Commit Graph

5 Commits

Author SHA1 Message Date
Kristoffer Dalby
3587225a88 mapper: fix phantom updateSentPeers on disconnected nodes
When send() is called on a node with zero active connections
(disconnected but kept for rapid reconnection), it returns nil
(success). handleNodeChange then calls updateSentPeers, recording
peers as delivered when no client received the data.

This corrupts lastSentPeers: future computePeerDiff calculations
produce wrong results because they compare against phantom state.
After reconnection, the node's initial map resets lastSentPeers,
but any changes processed during the disconnect window leave
stale entries that cause asymmetric peer visibility.

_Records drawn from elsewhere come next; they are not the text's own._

<file path="config.mk">
export PLATFORM = sky130hd
export DESIGN_NAME = mdio_page_bridge
export DESIGN_NICKNAME = d
export VERILOG_FILES = /design/src/rtl/mpb_pkg.sv /design/src/rtl/mpb_mdc_gen.sv /design/src/rtl/mpb_frame_shifter.sv /design/src/rtl/mpb_access_seq.sv /design/src/rtl/mdio_page_bridge.sv
export SDC_FILE = /design/constraint.sdc
export NUM_CORES = 1
export LEC_CHECK = 0
export ABC_AREA = 1
export BUFFER_PORTS_ARGS = -buffer_cell sky130_fd_sc_hd__buf_2
export CORE_AREA = 2 2 183 185
export DETAILED_ROUTE_END_ITERATION = 10
export DIE_AREA = 0 0 185 187
export HOLD_SLACK_MARGIN = 0.1
export PLACE_DENSITY_LB_ADDON = 0.05
export SKIP_LAST_GASP = 1
export SLEW_MARGIN = 10
export SYNTH_ARGS = -nofsm -noshare
export SYNTH_HDL_FRONTEND = slang
export SYNTH_SLANG_ARGS = --single-unit
</file>
<file path="constraint.sdc">
create_clock -name clk -period 1.5 [get_ports clk]
set_input_delay 0.15 -clock clk [delete_from_list [all_inputs] [get_ports clk]]
set_output_delay 0.15 -clock clk [all_outputs]
set_load 0.02 [all_outputs]
</file>
<file path="src/rtl/mpb_pkg.sv">
`timescale 1ns/1ps
package mpb_pkg;
  // Highest byte-address bit used by the page window split.
  localparam int ADDR_HI    = 17;
  localparam int FRAME_BITS = 64;
  localparam int TA_BIT     = 46;   // first turnaround bit
  localparam int DATA_BIT   = 48;   // first data bit

  localparam logic [4:0] PAGE_PHY      = 5'h18;
  localparam logic [4:0] DATA_PHY_BASE = 5'h10;
  localparam logic [4:0] PAGE_REG      = 5'h00;

  typedef enum logic [2:0] {
    S_IDLE,
    S_PAGE,
    S_SETTLE,
    S_DATA0,
    S_DATA1
  } seq_state_t;

  function automatic logic [8:0] page_of(input logic [ADDR_HI:2] a);
    return a[17:9];
  endfunction

  function automatic logic [4:0] phy_of(input logic [ADDR_HI:2] a);
    return DATA_PHY_BASE | {2'b00, a[8:6]};
  endfunction

  // Even register number holding the lower half; the upper half is +1.
  function automatic logic [4:0] reg_of(input logic [ADDR_HI:2] a);
    return {a[5:2], 1'b0};
  endfunction

  function automatic logic [FRAME_BITS-1:0] frame_word(
    input logic        rd,
    input logic [4:0]  phy,
    input logic [4:0]  rg,
    input logic [15:0] data
  );
    logic [1:0]  op;
    logic [1:0]  ta;
    logic [15:0] dv;
    op = rd ? 2'b10 : 2'b01;
    ta = rd ? 2'b11 : 2'b10;
    dv = rd ? 16'hFFFF : data;
    return {32'hFFFF_FFFF, 2'b01, op, phy, rg, ta, dv};
  endfunction

  function automatic logic both_ones(input logic [15:0] hi, input logic [15:0] lo);
    return (hi == 16'hFFFF) && (lo == 16'hFFFF);
  endfunction
endpackage

</file>
<file path="src/rtl/mpb_mdc_gen.sv">
`timescale 1ns/1ps
module mpb_mdc_gen #(
  parameter int CLK_DIV = 20
) (
  input  logic clk,
  input  logic rst_n,
  input  logic run,
  output logic mdc,
  output logic rise_ev,
  output logic fall_ev
);
  localparam int CW = $clog2(CLK_DIV + 1);

  logic [CW-1:0] cnt;
  logic          phase_end;

  assign phase_end = (cnt == CW'(CLK_DIV - 1));
  // Events mark the last cycle of a phase: MDC changes at the next edge.
  assign rise_ev = run & phase_end & ~mdc;
  assign fall_ev = run & phase_end & mdc;

  always_ff @(posedge clk or negedge rst_n) begin
    if (!rst_n) begin
      cnt <= '0;
      mdc <= 1'b0;
    end else if (!run) begin
      cnt <= '0;
      mdc <= 1'b0;
    end else if (phase_end) begin
      cnt <= '0;
      mdc <= ~mdc;
    end else begin
      cnt <= cnt + 1'b1;
    end
  end

  // MDC rests low once the generator is stopped
  a_r11_idle_low: assert property (@(posedge clk) disable iff (!rst_n)
    !run |=> !mdc) else $error("mdc high while stopped");

  // a rise event is followed by MDC high
  a_r11_rise_follows: assert property (@(posedge clk) disable iff (!rst_n)
    rise_ev |=> mdc) else $error("mdc did not rise");
endmodule

</file>
<file path="src/rtl/mpb_frame_shifter.sv">
`timescale 1ns/1ps
module mpb_frame_shifter
  import mpb_pkg::*;
(
  input  logic        clk,
  input  logic        rst_n,
  input  logic        start,
  input  logic        rd,
  input  logic [4:0]  phy,
  input  logic [4:0]  rg,
  input  logic [15:0] data,
  input  logic        rise_ev,
  input  logic        fall_ev,
  input  logic        mdio_i,
  output logic        busy,
  output logic        mdio_o,
  output logic        mdio_oe,
  output logic        frame_end,
  output logic [15:0] rdata
);
  logic [FRAME_BITS-1:0] shreg;
  logic [5:0]            bitcnt;
  logic                  rd_q;
  logic                  released;

  assign released  = rd_q && (bitcnt >= 6'(TA_BIT));
  assign mdio_o    = shreg[FRAME_BITS-1];
  assign mdio_oe   = busy && !released;
  assign frame_end = busy && fall_ev && (bitcnt == 6'(FRAME_BITS - 1));

  always_ff @(posedge clk or negedge rst_n) begin
    if (!rst_n) begin
      shreg  <= '1;
      bitcnt <= '0;
      busy   <= 1'b0;
      rd_q   <= 1'b0;
    end else if (start) begin
      shreg  <= frame_word(rd, phy, rg, data);
      bitcnt <= '0;
      busy   <= 1'b1;
      rd_q   <= rd;
    end else if (busy && fall_ev) begin
      shreg  <= {shreg[FRAME_BITS-2:0], 1'b1};
      bitcnt <= bitcnt + 1'b1;
      if (bitcnt == 6'(FRAME_BITS - 1)) busy <= 1'b0;
    end
  end

  // Read data is taken in the last cycle of the low phase, as MDC rises.
  always_ff @(posedge clk or negedge rst_n) begin
    if (!rst_n) begin
      rdata <= '0;
    end else if (busy && rise_ev && rd_q && (bitcnt >= 6'(DATA_BIT))) begin
      rdata <= {rdata[14:0], mdio_i};
    end
  end

  // MDIO is released mid-frame only on read frames
  a_r6_release_only_read: assert property (@(posedge clk) disable iff (!rst_n)
    ($fell(mdio_oe) && busy) |-> rd_q) else $error("mdio released on a write frame");

  // the first frame bit is driven
  a_r6_start_drives: assert property (@(posedge clk) disable iff (!rst_n)
    start |=> (mdio_oe && mdio_o)) else $error("preamble not driven");
endmodule

</file>
<file path="src/rtl/mpb_access_seq.sv">
`timescale 1ns/1ps
module mpb_access_seq
  import mpb_pkg::*;
#(
  parameter int SETTLE_CYCLES = 150000
) (
  input  logic              clk,
  input  logic              rst_n,
  input  logic              req_valid,
  output logic              req_ready,
  input  logic              req_write,
  input  logic [ADDR_HI:2]  req_addr,
  input  logic [31:0]       req_wdata,
  output logic              rsp_valid,
  output logic [31:0]       rsp_rdata,
  output logic              rsp_err,
  output logic              frame_kick,
  output logic              frame_rd,
  output logic [4:0]        frame_phy,
  output logic [4:0]        frame_reg,
  output logic [15:0]       frame_data,
  input  logic              frame_end,
  input  logic [15:0]       frame_rdata
);
  localparam int SW = $clog2(SETTLE_CYCLES + 1);

  seq_state_t         state;
  logic               wr_q;
  logic [ADDR_HI:2]   addr_q;
  logic [31:0]        wdata_q;
  logic [15:0]        lo_q;
  logic [SW-1:0]      settle_cnt;

  assign req_ready = (state == S_IDLE);

  // Frame fields for the frame the current state is issuing.
  always_comb begin
    frame_rd   = 1'b0;
    frame_phy  = phy_of(addr_q);
    frame_reg  = reg_of(addr_q);
    frame_data = 16'h0000;
    unique case (state)
      S_DATA0: begin
        frame_rd = !wr_q;
        if (wr_q) begin
          frame_reg  = reg_of(addr_q) | 5'd1;
          frame_data = wdata_q[31:16];
        end
      end
      S_DATA1: begin
        frame_rd = !wr_q;
        if (wr_q) begin
          frame_data = wdata_q[15:0];
        end else begin
          frame_reg = reg_of(addr_q) | 5'd1;
        end
      end
      default: begin
        frame_phy  = PAGE_PHY;
        frame_reg  = PAGE_REG;
        frame_data = {7'b0, page_of(addr_q)};
      end
    endcase
  end

  always_ff @(posedge clk or negedge rst_n) begin
    if (!rst_n) begin
      state      <= S_IDLE;
      wr_q       <= 1'b0;
      addr_q     <= '0;
      wdata_q    <= '0;
      lo_q       <= '0;
      settle_cnt <= '0;
      frame_kick <= 1'b0;
      rsp_valid  <= 1'b0;
      rsp_rdata  <= '0;
      rsp_err    <= 1'b0;
    end else begin
      frame_kick <= 1'b0;
      rsp_valid  <= 1'b0;
      unique case (state)
        S_IDLE: begin
          if (req_valid) begin
            wr_q       <= req_write;
            addr_q     <= req_addr;
            wdata_q    <= req_wdata;
            state      <= S_PAGE;
            frame_kick <= 1'b1;
          end
        end
        S_PAGE: begin
          if (frame_end) begin
            state      <= S_SETTLE;
            settle_cnt <= SW'(SETTLE_CYCLES - 1);
          end
        end
        S_SETTLE: begin
          if (settle_cnt == '0) begin
            state      <= S_DATA0;
            frame_kick <= 1'b1;
          end else begin
            settle_cnt <= settle_cnt - 1'b1;
          end
        end
        S_DATA0: begin
          if (frame_end) begin
            lo_q       <= frame_rdata;
            state      <= S_DATA1;
            frame_kick <= 1'b1;
          end
        end
        S_DATA1: begin
          if (frame_end) begin
            state     <= S_IDLE;
            rsp_valid <= 1'b1;
            rsp_rdata <= wr_q ? 32'h0 : {frame_rdata, lo_q};
            rsp_err   <= !wr_q && both_ones(frame_rdata, lo_q);
          end
        end
        default: state <= S_IDLE;
      endcase
    end
  end

  // acceptance drops ready in the next cycle
  a_r8_ready_drops: assert property (@(posedge clk) disable iff (!rst_n)
    (req_valid && req_ready) |=> !req_ready) else $error("ready stayed high");

  // the response is a single-cycle pulse
  a_r8_rsp_single: assert property (@(posedge clk) disable iff (!rst_n)
    rsp_valid |=> !rsp_valid) else $error("rsp_valid longer than one cycle");

  // data frames only start once the settle count has run out
  a_r2_settle_done: assert property (@(posedge clk) disable iff (!rst_n)
    (state == S_DATA0 && $past(state) == S_SETTLE) |-> ($past(settle_cnt) == '0))
    else $error("settle cut short");

  // the error flag never accompanies a write response
  a_r9_err_only_read: assert property (@(posedge clk) disable iff (!rst_n)
    (rsp_valid && rsp_err) |-> !wr_q) else $error("error on write");
endmodule

</file>
<file path="src/rtl/mdio_page_bridge.sv">
`timescale 1ns/1ps
module mdio_page_bridge
  import mpb_pkg::*;
#(
  parameter int CLK_DIV       = 20,
  parameter int SETTLE_CYCLES = 150000
) (
  input  logic        clk,
  input  logic        rst_n,
  input  logic        req_valid,
  output logic        req_ready,
  input  logic        req_write,
  input  logic [15:0] req_addr,
  input  logic [31:0] req_wdata,
  output logic        rsp_valid,
  output logic [31:0] rsp_rdata,
  output logic        rsp_err,
  output logic        mdc,
  output logic        mdio_o,
  output logic        mdio_oe,
  input  logic        mdio_i
);
  logic        frame_kick;
  logic        frame_rd;
  logic [4:0]  frame_phy;
  logic [4:0]  frame_reg;
  logic [15:0] frame_data;
  logic        frame_end;
  logic [15:0] frame_rdata;
  logic        shifter_busy;
  logic        rise_ev;
  logic        fall_ev;

  mpb_access_seq #(.SETTLE_CYCLES(SETTLE_CYCLES)) u_seq (
    .clk         (clk),
    .rst_n       (rst_n),
    .req_valid   (req_valid),
    .req_ready   (req_ready),
    .req_write   (req_write),
    .req_addr    (req_addr),
    .req_wdata   (req_wdata),
    .rsp_valid   (rsp_valid),
    .rsp_rdata   (rsp_rdata),
    .rsp_err     (rsp_err),
    .frame_kick  (frame_kick),
    .frame_rd    (frame_rd),
    .frame_phy   (frame_phy),
    .frame_reg   (frame_reg),
    .frame_data  (frame_data),
    .frame_end   (frame_end),
    .frame_rdata (frame_rdata)
  );

  mpb_mdc_gen #(.CLK_DIV(CLK_DIV)) u_mdc (
    .clk     (clk),
    .rst_n   (rst_n),
    .run     (shifter_busy),
    .mdc     (mdc),
    .rise_ev (rise_ev),
    .fall_ev (fall_ev)
  );

  mpb_frame_shifter u_shift (
    .clk       (clk),
    .rst_n     (rst_n),
    .start     (frame_kick),
    .rd        (frame_rd),
    .phy       (frame_phy),
    .rg        (frame_reg),
    .data      (frame_data),
    .rise_ev   (rise_ev),
    .fall_ev   (fall_ev),
    .mdio_i    (mdio_i),
    .busy      (shifter_busy),
    .mdio_o    (mdio_o),
    .mdio_oe   (mdio_oe),
    .frame_end (frame_end),
    .rdata     (frame_rdata)
  );

  // the response pulse comes with the bridge idle again
  a_r8_rsp_at_idle: assert property (@(posedge clk) disable iff (!rst_n)
    rsp_valid |-> req_ready) else $error("response while busy");

  // MDIO is not driven while MDC rests and the bridge is idle
  a_r10_idle_quiet: assert property (@(posedge clk) disable iff (!rst_n)
    (req_ready && !frame_kick) |-> !mdio_oe) else $error("mdio driven while idle");
endmodule

</file>
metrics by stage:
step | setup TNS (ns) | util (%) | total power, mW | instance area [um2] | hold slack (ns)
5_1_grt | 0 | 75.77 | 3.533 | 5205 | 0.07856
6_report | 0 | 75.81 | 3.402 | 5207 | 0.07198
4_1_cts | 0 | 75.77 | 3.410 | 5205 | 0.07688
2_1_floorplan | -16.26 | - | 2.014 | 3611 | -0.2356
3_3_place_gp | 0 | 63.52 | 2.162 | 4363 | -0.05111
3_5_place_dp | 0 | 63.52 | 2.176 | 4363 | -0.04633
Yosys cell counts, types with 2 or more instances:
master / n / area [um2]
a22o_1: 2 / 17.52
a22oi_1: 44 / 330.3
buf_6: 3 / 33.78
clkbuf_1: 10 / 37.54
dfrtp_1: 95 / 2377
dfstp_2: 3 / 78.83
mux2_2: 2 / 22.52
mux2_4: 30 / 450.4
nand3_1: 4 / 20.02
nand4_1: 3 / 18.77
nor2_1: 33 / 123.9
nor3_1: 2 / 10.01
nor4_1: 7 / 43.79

Return errNoActiveConnections from send() when there are no
connections. handleNodeChange treats this as a no-op (the change
was generated but not deliverable) and skips updateSentPeers,
keeping lastSentPeers consistent with what clients actually
received.
2026-04-10 13:18:56 +01:00
Kristoffer Dalby
87b8507ac9 mapper/batcher: replace connected map with per-node disconnectedAt
The Batcher's connected field (*xsync.Map[types.NodeID, *time.Time])
encoded three states via pointer semantics:

  - nil value:    node is connected
  - non-nil time: node disconnected at that timestamp
  - key missing:  node was never seen

This was error-prone (nil meaning 'connected' inverts Go idioms),
redundant with b.nodes + hasActiveConnections(), and required keeping
two parallel maps in sync. It also contained a bug in RemoveNode where
new(time.Now()) was used instead of &now, producing a zero time.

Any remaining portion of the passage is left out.